29: Davos - Digital analysis of townscapes in GIS

Original abstract title: Digital analysis of townscapes

Oliver Hänni1, Stefano Balestra2, Sandra Bühler-Krebs1, Ralf-Peter Mundani2, Mirco Blöchlinger1, Marc-Alexander Iten3

  1. Fachhochschule Graubünden IBAR, Chur, Switzerland
  2. Fachhochschule Graubünden DAViS, Chur, Switzerland
  3. Fachhochschule Graubünden SII, Chur, Switzerland

Settlements in the alpine region have been experiencing a constant change due to socio-economic and social processes. Urban development and Baukultur have been active research areas for many years. The Institute for Construction in Alpine Regions (IBAR) at the University of Applied Sciences of the Grisons has developed a tool (Baumemorandum) for architecture offices and municipalities that works as guidelines for assuring quality in design and urban development in critical, historical areas. The Baumemorandum consists of three elements: fundamentals, context memorandum, and facade memorandum. These are available in printed form. Since most of the essential information for construction projects are today provided by a geographic information system (GIS), it is therefore beneficial to make this tool digitally available within such systems.

By making this tool accessible directly from GIS, the municipality's decision-making process becomes more transparent, and the planning entity can take neighbouring buildings into account. Viewing the planned project in the context of its neighbourhood, spatial connections, design relationships, and architectural exceptions can be considered. As part of this research project, the representation of spatial relationships and the typical characteristics as architectural principles will be automated.

Discovering patterns and geometrical relationships within image data is a distinct strength of deep learning methods. Knowledge is transferred by domain experts annotating multiple masks on point-cloud data collected specifically for this use case. Therefore, creating a customised dataset on which the deep learning algorithms can learn to find design relationships. The deep learning method will be combined with the analogous tool (Baumemorandung) to replace time-consuming drawing work and avoid manual errors. The processed data serves as a basis for validation and interpretation by domain experts. Integrating this process and tool into GIS enables usage in a larger context and opens further research questions.

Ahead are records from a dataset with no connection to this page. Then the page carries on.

===== src/shared/fsoc_regs.svh =====
`ifndef FSOC_REGS_SVH
`define FSOC_REGS_SVH

// Register indices; the byte address is four times the index.
`define FSOC_IDX_PULSE_CFG 10'h07A
`define FSOC_IDX_PHASE_CFG 10'h07B
`define FSOC_IDX_STATUS 10'h07E
`define FSOC_ADDR_PULSE_CFG 12'h1E8
`define FSOC_ADDR_PHASE_CFG 12'h1EC
`define FSOC_ADDR_STATUS 12'h1F8

`define FSOC_PULSE_CFG_RST 8'h00
`define FSOC_PHASE_CFG_RST 8'h00
`define FSOC_PULSE_CFG_MASK 8'h8F
`define FSOC_PHASE_CFG_MASK 8'hC3

// Field positions in the pulse configuration register.
`define FSOC_BIT_MF_PULSE 0
`define FSOC_BIT_MF_INVERT 1
`define FSOC_BIT_FR_PULSE 2
`define FSOC_BIT_FR_INVERT 3
`define FSOC_BIT_FROM_ALT 7

// Field positions in the phase configuration register.
`define FSOC_BIT_OFFSET_LO 0
`define FSOC_BIT_OFFSET_HI 1
`define FSOC_BIT_FAST_SAMPLE 6
`define FSOC_BIT_INDEPENDENT 7

// Taps of the sample delay line, in half unit intervals.
`define FSOC_TAP_EARLY 3'h1
`define FSOC_TAP_TARGET 3'h2
`define FSOC_TAP_HALF_LATE 3'h3
`define FSOC_TAP_ONE_LATE 3'h4
`define FSOC_DELAY_DEPTH 5

// Half frame periods in one multiframe period.
`define FSOC_HALVES_PER_MF 8

`endif


===== src/shared/fsoc_pkg.sv =====
package fsoc_pkg;

    typedef enum logic [1:0] {
        FSOC_RATE_6M48 = 2'b00,
        FSOC_RATE_19M44 = 2'b01,
        FSOC_RATE_38M88 = 2'b10
    } fsoc_rate_t;

    typedef enum logic [1:0] {
        FSOC_OFS_TARGET = 2'b00,
        FSOC_OFS_HALF_EARLY = 2'b01,
        FSOC_OFS_ONE_LATE = 2'b10,
        FSOC_OFS_HALF_LATE = 2'b11
    } fsoc_offset_t;

    typedef struct packed {
        logic sync_level;
        logic pulse_blocked;
        fsoc_rate_t rate;
    } fsoc_status_t;

endpackage : fsoc_pkg


===== src/verilog/fsoc_top.sv =====
// Notes on behaviour
// - Multiframe output is a 50:50 square wave, or pulses when pulse mode is set.
// - Pulse mode only works with clock output three enabled; else square wave.
// - Each pulse lasts exactly one period of clock output three.
// - Independence clear: sync realignment also realigns the other output clocks.
// - Independence set: sync outputs realign alone, other clocks undisturbed.
// - Fast sampling set: sync input sampled with a 19.44 or 38.88 MHz reference.
// - Fast sampling uses 19.44 MHz if current reference is 19.44, else 38.88.
// - Offset field shifts sampling: on target, half early, one late, half late.
//
// Local design decision: the APB slave port.
`timescale 1ns/10ps
`include "fsoc_regs.svh"

module fsoc_top (
    input wire logic REF_CLK, // System clock, 125 MHz.
    input wire logic RESET, // Synchronous reset, active high.
    input wire logic PSEL, // APB select.
    input wire logic PENABLE, // APB access phase.
    input wire logic PWRITE, // APB direction, high for write.
    input wire logic [11:0] PADDR, // APB byte address.
    input wire logic [31:0] PWDATA, // APB write data.
    output logic [31:0] PRDATA, // APB read data.
    output logic PREADY, // APB ready.
    output logic PSLVERR, // APB error on unmapped address.
    input wire logic [2:0] HALF_UI_STB, // Half unit interval strobes: 6.48, 19.44, 38.88 MHz.
    input wire logic REF_IS_19M44, // Current input reference is 19.44 MHz, asynchronous.
    input wire logic EXTERNAL_SYNC_INPUT, // External 2 kHz sync, asynchronous.
    input wire logic FRAME_HALF_TICK, // Strobe at each half of the 8 kHz frame period.
    input wire logic CLK3_EDGE, // Strobe once per period of clock output three.
    input wire logic CLK3_ENABLED, // Clock output three is enabled.
    output logic FRAME_SYNC_OUT, // 8 kHz frame sync.
    output logic MULTIFRAME_SYNC_OUT, // 2 kHz multiframe sync.
    output logic ALIGN_OTHER_CLOCKS, // One-cycle request to realign the other output clocks.
    output logic [1:0] SAMPLE_RATE_SEL // Selected sampling rate code.
);

    logic [7:0] pulse_cfg_r;
    logic [7:0] phase_cfg_r;
    logic pready_r;
    logic pslverr_r;
    logic [31:0] prdata_r;
    logic [2:0] ref_sync_r;
    logic [2:0] ext_sync_r;
    logic ref_19m44_r;
    logic ext_level_r;
    logic [`FSOC_DELAY_DEPTH-1:0] delay_line_r;
    logic sampled_r;
    logic [2:0] half_cnt_r;
    logic fr_pending_r;
    logic mf_pending_r;
    logic fr_pulse_r;
    logic mf_pulse_r;
    logic frame_out_r;
    logic mf_out_r;
    logic align_r;
    fsoc_pkg::fsoc_rate_t rate_r;

    wire access_w = PSEL && PENABLE;
    wire done_w = access_w && pready_r;
    wire hit_pulse_w = (PADDR == `FSOC_ADDR_PULSE_CFG);
    wire hit_phase_w = (PADDR == `FSOC_ADDR_PHASE_CFG);
    wire hit_status_w = (PADDR == `FSOC_ADDR_STATUS);
    wire mapped_w = hit_pulse_w || hit_phase_w || hit_status_w;
    wire wr_pulse_w = done_w && PWRITE && hit_pulse_w;
    wire wr_phase_w = done_w && PWRITE && hit_phase_w;

    wire mf_pulse_mode_w = pulse_cfg_r[`FSOC_BIT_MF_PULSE];
    wire fr_pulse_mode_w = pulse_cfg_r[`FSOC_BIT_FR_PULSE];
    wire independent_w = phase_cfg_r[`FSOC_BIT_INDEPENDENT];
    wire fast_sample_w = phase_cfg_r[`FSOC_BIT_FAST_SAMPLE];
    wire [1:0] offset_w = phase_cfg_r[`FSOC_BIT_OFFSET_HI:`FSOC_BIT_OFFSET_LO];

    wire fsoc_pkg::fsoc_rate_t rate_nxt = !fast_sample_w ? fsoc_pkg::FSOC_RATE_6M48 :
        (ref_19m44_r ? fsoc_pkg::FSOC_RATE_19M44 : fsoc_pkg::FSOC_RATE_38M88);
    wire sample_stb_w = HALF_UI_STB[rate_r];

    // The five-stage delay line lets the offset move sampling before and after target;
    // the early tap exists only because target itself sits two strobes deep.
    // sampling offset tap
    wire [2:0] tap_w = (offset_w == fsoc_pkg::FSOC_OFS_HALF_EARLY) ? `FSOC_TAP_EARLY :
        (offset_w == fsoc_pkg::FSOC_OFS_ONE_LATE) ? `FSOC_TAP_ONE_LATE :
        (offset_w == fsoc_pkg::FSOC_OFS_HALF_LATE) ? `FSOC_TAP_HALF_LATE : `FSOC_TAP_TARGET;
    wire tapped_w = delay_line_r[tap_w];
    wire sync_event_w = sample_stb_w && tapped_w && !sampled_r;

    // A sync event restarts the multiframe at half zero.
    // A half tick that meets a sync event is dropped, since the restart supersedes it.
    wire [2:0] half_nxt = sync_event_w ? 3'h0 :
        (FRAME_HALF_TICK ? half_cnt_r + 3'h1 : half_cnt_r);
    wire mf_start_w = (sync_event_w || FRAME_HALF_TICK) && (half_nxt == 3'h0);
    wire fr_start_w = (sync_event_w || FRAME_HALF_TICK) && !half_nxt[0];

    // Without clock three there is no width to borrow for a pulse, so the output falls back
    // to the square wave and the status register shows the blocked request.
    // pulse needs clock three
    wire mf_pulsed_w = mf_pulse_mode_w && CLK3_ENABLED;
    wire fr_pulsed_w = fr_pulse_mode_w && CLK3_ENABLED;

    wire mf_level_w = mf_pulsed_w ? mf_pulse_r : !half_cnt_r[2];
    wire fr_level_w = fr_pulsed_w ? fr_pulse_r : !half_cnt_r[0];

    fsoc_pkg::fsoc_status_t status_w;
    assign status_w = '{sync_level: sampled_r, pulse_blocked: (mf_pulse_mode_w || fr_pulse_mode_w) && !CLK3_ENABLED,
        rate: rate_r};

    // Read data is forced to zero outside the answer cycle, so no stale byte lingers on the bus.
    wire [7:0] rd_byte_w = hit_pulse_w ? pulse_cfg_r : hit_phase_w ? phase_cfg_r :
        hit_status_w ? {4'h0, status_w} : 8'h00;

    always_ff @(posedge REF_CLK) begin
        if (RESET) begin
            pready_r <= 1'b0;
            pslverr_r <= 1'b0;
            prdata_r <= 32'h00000000;
        end else begin
            // One wait state: ready rises in the second access cycle.
            pready_r <= access_w && !pready_r;
            pslverr_r <= access_w && !pready_r && !mapped_w;
            prdata_r <= (access_w && !pready_r && !PWRITE) ? {24'h000000, rd_byte_w} : 32'h00000000;
        end
    end

    always_ff @(posedge REF_CLK) begin
        if (RESET) begin
            pulse_cfg_r <= `FSOC_PULSE_CFG_RST;
            phase_cfg_r <= `FSOC_PHASE_CFG_RST;
        end else begin
            if (wr_pulse_w) begin
                pulse_cfg_r <= PWDATA[7:0] & `FSOC_PULSE_CFG_MASK;
            end
            if (wr_phase_w) begin
                phase_cfg_r <= PWDATA[7:0] & `FSOC_PHASE_CFG_MASK;
            end
        end
    end

    // A level is accepted only once the second and third stages agree.
    always_ff @(posedge REF_CLK) begin
        if (RESET) begin
            ref_sync_r <= 3'h0;
            ext_sync_r <= 3'h0;
            ref_19m44_r <= 1'b0;
            ext_level_r <= 1'b0;
        end else begin
            ref_sync_r <= {ref_sync_r[1:0], REF_IS_19M44};
            ext_sync_r <= {ext_sync_r[1:0], EXTERNAL_SYNC_INPUT};
            if (ref_sync_r[1] == ref_sync_r[2]) begin
                ref_19m44_r <= ref_sync_r[2];
            end
            if (ext_sync_r[1] == ext_sync_r[2]) begin
                ext_level_r <= ext_sync_r[2];
            end
        end
    end

    always_ff @(posedge REF_CLK) begin
        if (RESET) begin
            rate_r <= fsoc_pkg::FSOC_RATE_6M48;
            delay_line_r <= '0;
            sampled_r <= 1'b0;
        end else begin
            rate_r <= rate_nxt;
            if (sample_stb_w) begin
                delay_line_r <= {delay_line_r[`FSOC_DELAY_DEPTH-2:0], ext_level_r};
                sampled_r <= tapped_w;
            end
        end
    end

    // A boundary only arms the pulse; the next clock-three edge raises it and the one after
    // lowers it, so the width is always one whole clock-three period.
    // The pulse logic runs in every mode, so a switch into pulse mode may show a pulse at once.
    // pulse width of clock three
    always_ff @(posedge REF_CLK) begin
        if (RESET) begin
            half_cnt_r <= 3'h0;
            fr_pending_r <= 1'b0;
            mf_pending_r <= 1'b0;
            fr_pulse_r <= 1'b0;
            mf_pulse_r <= 1'b0;
        end else begin
            half_cnt_r <= half_nxt;
            if (mf_start_w) begin
                mf_pending_r <= 1'b1;
            end else if (CLK3_EDGE) begin
                mf_pending_r <= 1'b0;
            end
            if (fr_start_w) begin
                fr_pending_r <= 1'b1;
            end else if (CLK3_EDGE) begin
                fr_pending_r <= 1'b0;
            end
            if (CLK3_EDGE) begin
                mf_pulse_r <= mf_pending_r;
                fr_pulse_r <= fr_pending_r;
            end
        end
    end

    always_ff @(posedge REF_CLK) begin
        if (RESET) begin
            frame_out_r <= 1'b0;
            mf_out_r <= 1'b0;
            align_r <= 1'b0;
        end else begin
            frame_out_r <= fr_level_w ^ pulse_cfg_r[`FSOC_BIT_FR_INVERT];
            mf_out_r <= mf_level_w ^ pulse_cfg_r[`FSOC_BIT_MF_INVERT];
            // Independent outputs never disturb the other clocks, at the cost of no shared phase.
            // realign others only when tied
            align_r <= sync_event_w && !independent_w;
        end
    end

    assign PRDATA = prdata_r;
    assign PREADY = pready_r;
    assign PSLVERR = pslverr_r;
    assign FRAME_SYNC_OUT = frame_out_r;
    assign MULTIFRAME_SYNC_OUT = mf_out_r;
    assign ALIGN_OTHER_CLOCKS = align_r;
    assign SAMPLE_RATE_SEL = rate_r;

endmodule : fsoc_top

Combining regulations, specifications, and information important to urban development into a single information channel (GIS) is a desirable goal. In the best case, this streamlines decisions and new development, as well as supports decision makers and architects. The digital Baumemorandum creates legal certainty, particularly with regard to the question of appropriate integration into the townscape. As a partner of the Innosuisse project, Davos Monstein will be the first municipality to implement the digital Baumemorandum.

There are some limitations to this technology, for example, the detection of structures important for spatial connections and design relationships is highly dependent on the quality of data. Furthermore, is it very difficult to find aesthetically pleasing architectural patterns if they have not been trained before. Therefore, artificial intelligence will never decide on its own what is beautiful. However, artificial intelligence will be able to recognize the extent to which a new building is able to take up the typical characteristics of a specific village or city centre. In the end, decisions will still be made by the building authorities and the population.

Currently and in the future, there continuous to be a collective interest in ensuring the quality of local living and working environments and retaining the identification with it. The concept of City Information Modelling (CIM), a combination of building data (BIM) and terrain data (GIS) with other information sources, works with digital city models to allow future planning to be simulated using a digital twin on district or city level to help the urban development achieving this.